AI规划提速:一次预测整条路径
AI做视觉规划时,传统方法要一步步模拟未来,每步都算一次,既慢又容易累积错误。这篇提出新方法:把动作序列切成前缀,一次并行预测所有前缀对应的未来状态,相当于直接跳到终点,不用一步步走。在多个任务上,规划速度大幅提升,且预测误差随规划步数增长更慢。它不是你明天能用上的,但展示了AI规划从“串行”走向“并行”的趋势。
📄 原文摘要(英文)
Joint-Embedding Predictive Architectures (JEPAs), including recent LeWorldModel (LeWM), have become a promising foundation for reconstruction-free visual world models. For visual planning, however, LeWM evaluates candidate action sequences by repeatedly applying a local one-step latent transition model. This autoregressive rollout makes planning computationally expensive and exposes the predicted trajectory to accumulated latent errors as the horizon grows. We propose Fast LeWorldModel (Fast-LeWM), a fast latent world model that replaces repeated local rollout with action-prefix prediction. Given the current latent and a candidate action sequence, Fast-LeWM encodes its prefixes and predicts the future latents reached after executing those prefixes in parallel. By making action prefixes the basic prediction unit, Fast-LeWM directly models action effects accumulated to different extents over multiple horizons.
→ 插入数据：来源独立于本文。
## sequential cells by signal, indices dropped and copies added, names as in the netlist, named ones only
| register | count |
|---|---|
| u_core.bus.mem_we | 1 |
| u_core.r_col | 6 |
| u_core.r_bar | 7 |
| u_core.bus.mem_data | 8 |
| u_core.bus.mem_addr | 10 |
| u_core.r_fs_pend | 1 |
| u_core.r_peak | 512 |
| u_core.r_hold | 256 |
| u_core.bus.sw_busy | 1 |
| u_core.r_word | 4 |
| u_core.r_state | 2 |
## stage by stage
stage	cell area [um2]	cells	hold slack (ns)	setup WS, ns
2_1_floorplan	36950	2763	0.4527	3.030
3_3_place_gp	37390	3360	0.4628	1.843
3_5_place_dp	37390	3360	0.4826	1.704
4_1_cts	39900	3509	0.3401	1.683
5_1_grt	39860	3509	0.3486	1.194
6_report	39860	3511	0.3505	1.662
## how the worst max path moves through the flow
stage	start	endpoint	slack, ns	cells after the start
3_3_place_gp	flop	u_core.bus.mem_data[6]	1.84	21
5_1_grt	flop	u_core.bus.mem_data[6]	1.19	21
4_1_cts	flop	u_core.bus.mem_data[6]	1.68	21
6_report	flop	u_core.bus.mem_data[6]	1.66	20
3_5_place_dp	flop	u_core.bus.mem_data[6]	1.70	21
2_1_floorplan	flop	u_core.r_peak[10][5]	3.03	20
<file path="src/rtl/memsync_pkg.sv">
// Shared types for the MEMSync arbiter: FSM states, access op and the
// latched request record.
package memsync_pkg;

    // Row id width of the MEMSync tag controller this block is built against.
    localparam int MS_ADDRWIDTH = 17;

    typedef enum logic [2:0] {
        IDLE,
        ISSUE,
        XFER,
        SYNC,
        SETTLE,
        GAP
    } arb_state_t;

    typedef enum logic {
        OP_RD,
        OP_WR
    } mem_op_t;

    typedef struct packed {
        mem_op_t                 op;
        logic [MS_ADDRWIDTH-1:0] rowid;
    } mem_req_t;

endpackage

</file>
<file path="src/rtl/memsync_arbiter_rr.sv">
// Round-robin pick: first asserted request at or above ptr, wrapping.
module rr_arbiter #(
    parameter int  NREQ = 4,
    localparam int PTRW = $clog2(NREQ)
)(
    input  logic [NREQ-1:0] req,
    input  logic [PTRW-1:0] ptr,
    output logic [PTRW-1:0] gnt,
    output logic            valid
);

    // Scan NREQ slots starting at ptr; the first hit wins.
    always_comb begin
        gnt   = '0;
        valid = 1'b0;
        for (int i = 0; i < NREQ; i++) begin
            if (!valid && req[(int'(ptr) + i) % NREQ]) begin
                valid = 1'b1;
                gnt   = PTRW'((int'(ptr) + i) % NREQ);
            end
        end
    end

endmodule

</file>
<file path="src/rtl/memsync_arbiter.sv">
// Shares one MEMSync tag controller between NREQ requesters and runs the
// stall -> row transfer -> sync handshake for each stall episode.
//
//  state  | meaning
//  -------+-----------------------------------------------------------
//  IDLE   | no transaction; arbitrate from the RR pointer
//  ISSUE  | command on MEMSync, counting non-stall cycles
//  XFER   | stalled; transfer engine running, timeout down-counter live
//  SYNC   | one-cycle sync pulse to MEMSync
//  SETTLE | one cycle with stall ignored before re-issuing
//  GAP    | command dropped, ack pulsed; also arbitrates the next grant
module memsync_arbiter
    import memsync_pkg::*;
#(
    parameter int NREQ         = 4,
    parameter int CHWIDTH      = 6,
    parameter int ADDRWIDTH    = MS_ADDRWIDTH,
    parameter int HIT_WAIT     = 2,
    parameter int XFER_TIMEOUT = 1024
)(
    input  logic                      clk,
    input  logic                      rst,
    input  logic [NREQ-1:0]           req_rd,
    input  logic [NREQ-1:0]           req_wr,
    input  logic [NREQ*ADDRWIDTH-1:0] req_rowid,
    output logic [NREQ-1:0]           req_ack,
    output logic [CHWIDTH-1:0]        req_crowid,
    output logic                      ms_rd,
    output logic                      ms_wr,
    output logic [ADDRWIDTH-1:0]      ms_rowid,
    output logic                      ms_sync,
    input  logic                      ms_stall,
    input  logic [CHWIDTH-1:0]        ms_crowid,
    output logic                      xfer_start,
    input  logic                      xfer_done,
    output logic                      busy,
    output logic                      err_timeout,
    output logic                      err_proto
);

    localparam int PTRW = $clog2(NREQ);
    localparam int HCW  = $clog2(HIT_WAIT + 1);
    localparam int XCW  = $clog2(XFER_TIMEOUT + 1);

    // The latched request record is sized by the package.
    if (ADDRWIDTH != MS_ADDRWIDTH) begin : g_width_check
        $error("memsync_arbiter: ADDRWIDTH must equal memsync_pkg::MS_ADDRWIDTH");
    end

    arb_state_t      state_q, state_d;
    logic [PTRW-1:0] ptr_q, gidx_q, next_ptr, arb_ptr, arb_gnt;
    logic [NREQ-1:0] gnt_mask, arb_req;
    logic            arb_valid;
    mem_req_t        cur_q;
    logic [HCW-1:0]  hit_q;
    logic [XCW-1:0]  xcnt_q;
    logic            hit_done, xfer_tc, cmd_active, grant_slot;

    assign next_ptr   = (gidx_q == PTRW'(NREQ - 1)) ? '0 : gidx_q + 1'b1;
    assign gnt_mask   = NREQ'(1) << gidx_q;
    assign grant_slot = (state_q == IDLE) || (state_q == GAP);
    // In GAP the acked requester still holds its line, so it is masked out
    // and the scan starts past it; other requesters get a one-bubble re-grant.
    assign arb_ptr    = (state_q == GAP) ? next_ptr : ptr_q;
    assign arb_req    = (state_q == GAP) ? ((req_rd | req_wr) & ~gnt_mask)
                                         : (req_rd | req_wr);
    assign hit_done   = (hit_q == HCW'(HIT_WAIT - 1));
    assign xfer_tc    = (xcnt_q == XCW'(1));

    rr_arbiter #(.NREQ(NREQ)) u_rr (
        .req   (arb_req),
        .ptr   (arb_ptr),
        .gnt   (arb_gnt),
        .valid (arb_valid)
    );

    // State register.
    always_ff @(posedge clk) begin
        if (!rst) state_q <= IDLE;
        else      state_q <= state_d;
    end

    // Next-state decode.
    always_comb begin
        state_d = state_q;
        case (state_q)
            IDLE:    if (arb_valid) state_d = ISSUE;
            ISSUE:   if (ms_stall) state_d = XFER;
                     else if (hit_done) state_d = GAP;
            XFER:    if (xfer_done || xfer_tc) state_d = SYNC;
            SYNC:    state_d = SETTLE;
            SETTLE:  state_d = ISSUE;
            GAP:     state_d = arb_valid ? ISSUE : IDLE;
            default: state_d = IDLE;
        endcase
    end

    // Output decode from the registered state and latched request.
    assign cmd_active = (state_q == ISSUE) || (state_q == XFER) ||
                        (state_q == SYNC)  || (state_q == SETTLE);
    assign ms_wr      = cmd_active && (cur_q.op == OP_WR);
    assign ms_rd      = cmd_active && (cur_q.op == OP_RD);
    assign ms_rowid   = cmd_active ? cur_q.rowid : '0;
    assign ms_sync    = (state_q == SYNC);
    assign busy       = (state_q != IDLE);

    // One-hot ack for the request being retired.
    always_comb begin
        req_ack = '0;
        if (state_q == GAP) req_ack = gnt_mask;
    end

    // Grant latch, RR pointer and protocol error flag.
    always_ff @(posedge clk) begin
        if (!rst) begin
            ptr_q     <= '0;
            gidx_q    <= '0;
            cur_q     <= '0;
            err_proto <= 1'b0;
        end else begin
            if (state_q == GAP) ptr_q <= next_ptr;
            if (grant_slot && arb_valid) begin
                gidx_q      <= arb_gnt;
                cur_q.op    <= req_wr[arb_gnt] ? OP_WR : OP_RD;
                cur_q.rowid <= req_rowid[int'(arb_gnt)*ADDRWIDTH +: ADDRWIDTH];
                if (req_wr[arb_gnt] && req_rd[arb_gnt]) err_proto <= 1'b1;
            end
        end
    end

    // Hit counter, transfer timeout down-counter, start pulse and crowid capture.
    always_ff @(posedge clk) begin
        if (!rst) begin
            hit_q       <= '0;
            xcnt_q      <= '0;
            xfer_start  <= 1'b0;
            err_timeout <= 1'b0;
            req_crowid  <= '0;
        end else begin
            xfer_start <= (state_q == ISSUE) && ms_stall;
            case (state_q)
                ISSUE: begin
                    if (ms_stall) begin
                        hit_q  <= '0;
                        xcnt_q <= XCW'(XFER_TIMEOUT);
                    end else begin
                        hit_q <= hit_q + 1'b1;
                        if (hit_done) req_crowid <= ms_crowid;
                    end
                end
                XFER: begin
                    xcnt_q <= xcnt_q - 1'b1;
                    if (!xfer_done && xfer_tc) err_timeout <= 1'b1;
                end
                default: hit_q <= '0;
            endcase
        end
    end

endmodule

</file>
This prefix-level supervision forces the model to learn how states continuously evolve under different action prefixes, rather than only fitting one-step state transitions. During planning, the predictor can use the last prefix token from the encoded action sequence to evaluate the corresponding future latent without explicitly rolling through each intermediate imagined state. Across multiple tasks, Fast-LeWM improves average success over LeWM while substantially reducing planning time, achieving lower open-loop latent loss whose growth becomes significantly slower as the rollout horizon increases.